(Dataset entries)

+ + + + + + +

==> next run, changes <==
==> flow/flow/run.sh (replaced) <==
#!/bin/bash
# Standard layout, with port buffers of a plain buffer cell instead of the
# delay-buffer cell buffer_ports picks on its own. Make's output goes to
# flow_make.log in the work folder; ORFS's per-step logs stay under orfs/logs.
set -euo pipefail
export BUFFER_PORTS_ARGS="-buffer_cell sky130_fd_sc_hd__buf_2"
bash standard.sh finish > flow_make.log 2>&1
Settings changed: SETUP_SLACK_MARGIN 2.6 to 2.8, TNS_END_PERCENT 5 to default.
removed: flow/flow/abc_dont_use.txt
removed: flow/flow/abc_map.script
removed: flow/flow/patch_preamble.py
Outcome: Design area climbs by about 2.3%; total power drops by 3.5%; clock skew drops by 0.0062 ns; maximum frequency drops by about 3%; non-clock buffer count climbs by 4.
Context: an optimization exercise on an open-source flow, tuned for small area and a short achievable clock period. The choices shown serve that exercise and are no tape-out recipe.
Power is estimated from default activity; no workload was simulated.

## xgmii_rx_stats_top
module xgmii_rx_stats_top (
    input  logic          sys_clk,
    input  logic          sys_rst,
    input  logic [255:0]  xgmii_rxd,
    input  logic [31:0]   xgmii_rxc,
    input  logic          clear,
    output logic          sec_tick,
    output logic [63:0]   rx_pps,
    output logic [63:0]   rx_throughput,
    output logic [63:0]   rx_errors
);
For scale: ~3200 cells after synthesis, roughly 430 flip-flops, ~480 I/O pins, roughly 27000 sq um of cells after synthesis.
export LEC_CHECK = 0
export CAP_MARGIN = 20
export CORE_MARGIN = 2
export CORE_UTILIZATION = 40
export CTS_CLUSTER_DIAMETER = 100
export CTS_CLUSTER_SIZE = 24
export SLEW_MARGIN = 20
create_clock -name core_clock -period 20.0 [get_ports {sys_clk}]
standard.sh (not shown) runs the stock make flow with config.mk's settings and CLKGATE_MAP_FILE= SYNTH_SCRIPT=/design/flow/synth_recipe.tcl, a recipe that flattens the netlist after the stock synthesis.
==> flow/flow/run.sh <==
#!/bin/bash
# The standard layout (standard.sh) with these changes:
#  - synthesis: the standard script (synth_recipe.tcl) with ABC run on
#    flow/map.abc instead of ORFS's speed script, and adders left to ABC
#    (no full-adder cell mapping); registers are mapped exactly as before;
#  - port buffers are plain buf_1 cells;
#  - timing repair aims SETUP_SLACK_MARGIN ns beyond the constraint.
set -euo pipefail
here=$(pwd)
export MY_ABC_SCRIPT=$here/flow/map.abc
export ADDER_MAP_FILE=
export BUFFER_PORTS_ARGS="-buffer_cell sky130_fd_sc_hd__buf_1"
export SETUP_SLACK_MARGIN=${SETUP_SLACK_MARGIN:-12.25}
sed "s#SYNTH_SCRIPT=[^ ]*#SYNTH_SCRIPT=$here/flow/synth.tcl#" standard.sh > standard_own.sh
grep -q "SYNTH_SCRIPT=$here/flow/synth.tcl" standard_own.sh
bash standard_own.sh > flow_make.log 2>&1
==> flow/flow/map.abc <==
strash
&get -n
&syn2
&dch -f
&nf
&put
buffer -c
upsize -c
dnsize -c
==> flow/flow/synth.tcl <==
proc synth {args} { yosys synth -nofsm -noshare {*}$args }
proc abc {args} {
  set i [lsearch -exact $args -script]
  if { $i >= 0 && [info exists ::env(MY_ABC_SCRIPT)] && $::env(MY_ABC_SCRIPT) ne "" } {
    lset args [expr { $i + 1 }] $::env(MY_ABC_SCRIPT)
  }
  yosys abc {*}$args
}
source $::env(SCRIPTS_DIR)/synth.tcl
# left out here: clear keep_hierarchy, flatten, clean up, hide names made inside functions, write 1_2_yosys.v
The starting point finished clean.
Rerun with:
--- a/flow/flow/run.sh
+++ b/flow/flow/run.sh
@@ -13 +13 @@
-export SETUP_SLACK_MARGIN=${SETUP_SLACK_MARGIN:-12.25}
+export SETUP_SLACK_MARGIN=${SETUP_SLACK_MARGIN:-12}
Result: Cell count goes down by 0.64%; routed wire length goes down by 1.9%; register-to-register slack is worse by 0.12 ns; setup slack is worse by 0.011 ns; core utilization goes down by 0.65 points.
No run of this note included a check of the RTL's function; only the layout flow was run.
From an optimization exercise on the open Yosys and OpenROAD flow, aimed at small area, a short achievable clock period and few clock cycles per item; shortcuts taken in it are not production practice. The RTL was checked by simulation tests, not by an equivalence proof against the original design. Power figures rest on the tool's default switching activity, not on a simulated workload.

Design tcp_synack_reply_builder, start of the top module:
module tcp_synack_reply_builder (
  input  logic         clk,
  input  logic         rst,
  input  logic         in_valid,
  output logic         in_stall,
  input  logic [271:0] in_data,
  output logic         out_valid,
  input  logic         out_stall,
  output logic [256:0] out_data,
  input  logic         psel,
  input  logic         penable,
  input  logic         pwrite,
  input  logic [2:0]   paddr,
  input  logic [31:0]  pwdata,
  output logic [31:0]  prdata,
  output logic         pready
);
Size in the first run: roughly 2600 cells after synthesis, ~330 flip-flops, about 610 I/O pins, ~0.022 mm^2 of cells after synthesis.
Settings: LEC_CHECK=0, ABC_AREA=0, CAP_MARGIN=20, CORE_MARGIN=2, CORE_UTILIZATION=40, SETUP_SLACK_MARGIN=3.8, SLEW_MARGIN=20; clock period 8.0 ns.
standard.sh (not shown) runs the stock make flow with config.mk's settings and CLKGATE_MAP_FILE= SYNTH_SCRIPT=/design/flow/synth_recipe.tcl, a recipe that flattens the netlist after the stock synthesis.
==> flow/flow/run.sh <==
#!/bin/bash
# Standard ORFS layout (the standard.sh), with the port buffers that
# buffer_ports inserts made sky130_fd_sc_hd__buf_1 instead of its default pick.
set -uo pipefail
bash standard.sh BUFFER_PORTS_ARGS="-buffer_cell sky130_fd_sc_hd__buf_1" finish > standard_make.log 2>&1
status=$?
tail -50 standard_make.log
exit $status
Testbench counts at the start, summed over its fixed seeds: cycles 9,608, items 9,600.
==> next run, changes <==
--- a/flow/design.v
+++ b/flow/design.v
@@ -532,49 +532,38 @@
   logic [15:0] ip_a, ip_b, tcp_a, tcp_b;
   assign ip_a = {ip_c62, ip_c60, ip_c58, ip_c56, ip_c54, ip_c52, ip_c50, ip_c48, ip_c46, ip_c44, ip_c42, ip_c40, ip_c38, ip_c36, ip_c34, ip_s33};
   assign ip_b = {ip_s63, ip_s61, ip_s59, ip_s57, ip_s55, ip_s53, ip_s51, ip_s49, ip_s47, ip_s45, ip_s43, ip_s41, ip_s39, ip_s37, ip_s35, ip_c64};
   assign tcp_a = {tcp_c254, tcp_c252, tcp_c250, tcp_c248, tcp_c246, tcp_c244, tcp_c242, tcp_c240, tcp_c238, tcp_c236, tcp_c234, tcp_c232, tcp_c230, tcp_c228, tcp_c226, tcp_s225};
   assign tcp_b = {tcp_s255, tcp_s253, tcp_s251, tcp_s249, tcp_s247, tcp_s245, tcp_s243, tcp_s241, tcp_s239, tcp_s237, tcp_s235, tcp_s233, tcp_s231, tcp_s229, tcp_s227, tcp_c256};
   logic [15:0] tcp_x, tcp_y, tcp_hs, tcp_hc;
   assign tcp_x  = ~tcp_a;
   assign tcp_y  = ~tcp_b;
   assign tcp_hs = tcp_x ^ tcp_y ^ {15'd0, seq_wrap};
   assign tcp_hc = (tcp_x & tcp_y) | ({15'd0, seq_wrap} & (tcp_x ^ tcp_y));
-  logic [15:0] ipx, ipy, tcx, tcy, ip_bs, tcp_bs;
-  logic [3:0] ip_bc, tcp_bc;
-  assign ipx = ~ip_a;
-  assign ipy = ~ip_b;
-  assign tcx = ~tcp_a;
-  assign tcy = ~tcp_b;
-  assign {ip_bc[0], ip_bs[3:0]} = {1'b0, ipx[3:0]} + {1'b0, ipy[3:0]};
-  assign {ip_bc[1], ip_bs[7:4]} = {1'b0, ipx[7:4]} + {1'b0, ipy[7:4]};
-  assign {ip_bc[2], ip_bs[11:8]} = {1'b0, ipx[11:8]} + {1'b0, ipy[11:8]};
-  assign {ip_bc[3], ip_bs[15:12]} = {1'b0, ipx[15:12]} + {1'b0, ipy[15:12]};
-  localparam int W = 1 + 48 + 48 + 32 + 32 + 32 + 32 + 20 + 32;
+  localparam int W = 1 + 48 + 48 + 32 + 32 + 32 + 32 + 32 + 32 + 0;
   logic         ld;
   logic [W-1:0] nxt, q;
   assign ld       = !out_valid || !out_stall;
   assign in_stall = !ld;
-  assign nxt = {1'b1, smac, dmac, dip, sip, ack_in, ack_next, ip_bs, ip_bc, tcp_hs, {tcp_hc[14:0], tcp_hc[15]}};
+  assign nxt = {1'b1, smac, dmac, dip, sip, ack_in, ack_next, ~ip_a, ~ip_b, tcp_hs, {tcp_hc[14:0], tcp_hc[15]}};
   always_ff @(posedge clk) begin
     if (rst)     out_valid <= 1'b0;
     else if (ld) out_valid <= in_valid;
   end
   logic ld_m, hold;
   logic [W-1:0] q_d;
   assign ld_m = ld && match;
   assign hold = !ld;
   assign q_d = (nxt & {W{ld_m}}) | (q & {W{hold}});
   always_ff @(posedge clk) begin
     q <= q_d;
   end
   logic        q_send;
   logic [47:0] q_dmac, q_smac;
   logic [31:0] q_sip, q_dip, q_seq, q_ack;
-  logic [15:0] q_ips, q_tcps, q_ipc, q_tcpc;
-  logic [3:0] q_ipbc, q_tcpbc;
-  assign {q_send, q_dmac, q_smac, q_sip, q_dip, q_seq, q_ack, q_ips, q_ipbc, q_tcps, q_tcpc} = q;
-  assign q_tcpbc = '0;
-  assign q_ipc = {1'b0, 1'b0, 1'b0, q_ipbc[2], 1'b0, 1'b0, 1'b0, q_ipbc[1], 1'b0, 1'b0, 1'b0, q_ipbc[0], 1'b0, 1'b0, 1'b0, q_ipbc[3]};
-  assign out_data = {q_send, q_dmac, q_smac, q_sip, q_dip, eac_add0_ks(q_ips, q_ipc),
-                     q_seq, q_ack, eac_add0_ks(q_tcps, q_tcpc)};
+  logic [15:0] q_ipx, q_ipy, q_tcpx, q_tcpy;
+  logic        q_wrap;
+  assign {q_send, q_dmac, q_smac, q_sip, q_dip, q_seq, q_ack, q_ipx, q_ipy, q_tcpx, q_tcpy} = q;
+  assign q_wrap = 1'b0;
+  assign out_data = {q_send, q_dmac, q_smac, q_sip, q_dip, eac_add0_ks(q_ipx, q_ipy),
+                     q_seq, q_ack, eac_add0_ks(q_tcpx, q_tcpy)};
 endmodule
Worst setup slack is better by 0.013 ns.
Wire length is higher by 0.95%.
First-iteration DRC count fell by 2.7%.
Final area climbs by 4.9%.
Sequential share of layout area drops by 0.24 points.
Non-clock buffer count increases by 7.
Total power decreases by 3.1%.
Testbench counts after the change, summed over its fixed seeds: cycles 9,608, items 9,600.

## port drivers added, routing unchanged
How much do the figures lean on ideal ports? The routed layouts below were timed once more, with nothing changed but the port constraints. Step 1: set_driving_cell puts a clkbuf_16 on clk and a buf_2 on each other input, an assumption about the parent block. Step 2 times the ports against the registers' clock, not the clock port: input delays grow and output delays shrink by t, the midpoint of the rising clock arrivals with the driver on. Slacks: ideal ports / drivers / drivers and shift; pairs: ideal ports / drivers.
| run | t, ns | slack for setup (ns) | hold WS [ns] | slew at the worst register clock pin (ns) | worst slew at a driven data input, ns |
|---|---|---|---|---|---|
| the first run | 0.620 | 3.815 / 3.802 / 3.227 | 0.441 / 0.441 / 0.441 | 0.07 / 0.07 | 0.14 |
| the second run | 0.620 | 3.828 / 3.770 / 3.231 | 0.432 / 0.432 / 0.432 | 0.06 / 0.06 | 0.13 |
After both steps every run listed still meets setup and hold. For the second run, which loses most, drivers alone change the setup slack by -0.058 ns; drivers and shift together by -0.597 ns.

+ + + + + + +

What you return should be exactly the lines above, starting at the one with "assign hold = !ld;" and ending at the one with "Sequential share of", and nothing else.

   assign hold = !ld;
   assign q_d = (nxt & {W{ld_m}}) | (q & {W{hold}});
   always_ff @(posedge clk) begin
     q <= q_d;
   end
   logic        q_send;
   logic [47:0] q_dmac, q_smac;
   logic [31:0] q_sip, q_dip, q_seq, q_ack;
-  logic [15:0] q_ips, q_tcps, q_ipc, q_tcpc;
-  logic [3:0] q_ipbc, q_tcpbc;
-  assign {q_send, q_dmac, q_smac, q_sip, q_dip, q_seq, q_ack, q_ips, q_ipbc, q_tcps, q_tcpc} = q;
-  assign q_tcpbc = '0;
-  assign q_ipc = {1'b0, 1'b0, 1'b0, q_ipbc[2], 1'b0, 1'b0, 1'b0, q_ipbc[1], 1'b0, 1'b0, 1'b0, q_ipbc[0], 1'b0, 1'b0, 1'b0, q_ipbc[3]};
-  assign out_data = {q_send, q_dmac, q_smac, q_sip, q_dip, eac_add0_ks(q_ips, q_ipc),
-                     q_seq, q_ack, eac_add0_ks(q_tcps, q_tcpc)};
+  logic [15:0] q_ipx, q_ipy, q_tcpx, q_tcpy;
+  logic        q_wrap;
+  assign {q_send, q_dmac, q_smac, q_sip, q_dip, q_seq, q_ack, q_ipx, q_ipy, q_tcpx, q_tcpy} = q;
+  assign q_wrap = 1'b0;
+  assign out_data = {q_send, q_dmac, q_smac, q_sip, q_dip, eac_add0_ks(q_ipx, q_ipy),
+                     q_seq, q_ack, eac_add0_ks(q_tcpx, q_tcpy)};
 endmodule
Worst setup slack is better by 0.013 ns.
Wire length is higher by 0.95%.
First-iteration DRC count fell by 2.7%.
Final area climbs by 4.9%.
Sequential share of layout area drops by 0.24 points.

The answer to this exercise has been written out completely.